------ Data shown ------
`config.mk`:
```
export PLATFORM = sky130hd
export DESIGN_NAME = spi_nand_bridge
export DESIGN_NICKNAME = d
export VERILOG_FILES = /design/src/rtl/bridge_pkg.sv /design/src/rtl/bridge_sync.sv /design/src/rtl/bridge_shift.sv /design/src/rtl/bridge_ctrl.sv /design/src/rtl/spi_nand_bridge.sv
export SDC_FILE = /design/constraint.sdc
export NUM_CORES = 1
export LEC_CHECK = 0
export BUFFER_PORTS_ARGS = -buffer_cell sky130_fd_sc_hd__buf_2
export CAP_MARGIN = 0
export CORE_MARGIN = 2
export CORE_UTILIZATION = 58
export DETAILED_ROUTE_END_ITERATION = 12
export PLACE_DENSITY = 0.91
export SYNTH_ARGS = -nofsm -noshare
export SYNTH_HDL_FRONTEND = slang
export SYNTH_SLANG_ARGS = --single-unit
```
`constraint.sdc`:
```
create_clock -name clk -period 2.8 [get_ports clk]
set_input_delay 0.14 -clock clk [delete_from_list [all_inputs] [get_ports clk]]
set_output_delay 0.14 -clock clk [all_outputs]
set_load 0.005 [all_outputs]
```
------
Problem to solve: Go through the listing and print each line exactly as it appears.

Answer to this exercise:
`config.mk`:
```
export PLATFORM = sky130hd
export DESIGN_NAME = spi_nand_bridge
export DESIGN_NICKNAME = d
export VERILOG_FILES = /design/src/rtl/bridge_pkg.sv /design/src/rtl/bridge_sync.sv /design/src/rtl/bridge_shift.sv /design/src/rtl/bridge_ctrl.sv /design/src/rtl/spi_nand_bridge.sv
export SDC_FILE = /design/constraint.sdc
export NUM_CORES = 1
export LEC_CHECK = 0
export BUFFER_PORTS_ARGS = -buffer_cell sky130_fd_sc_hd__buf_2
export CAP_MARGIN = 0
export CORE_MARGIN = 2
export CORE_UTILIZATION = 58
export DETAILED_ROUTE_END_ITERATION = 12
export PLACE_DENSITY = 0.91
export SYNTH_ARGS = -nofsm -noshare
export SYNTH_HDL_FRONTEND = slang
export SYNTH_SLANG_ARGS = --single-unit
```
`constraint.sdc`:
```
create_clock -name clk -period 2.8 [get_ports clk]
set_input_delay 0.14 -clock clk [delete_from_list [all_inputs] [get_ports clk]]
set_output_delay 0.14 -clock clk [all_outputs]
set_load 0.005 [all_outputs]
```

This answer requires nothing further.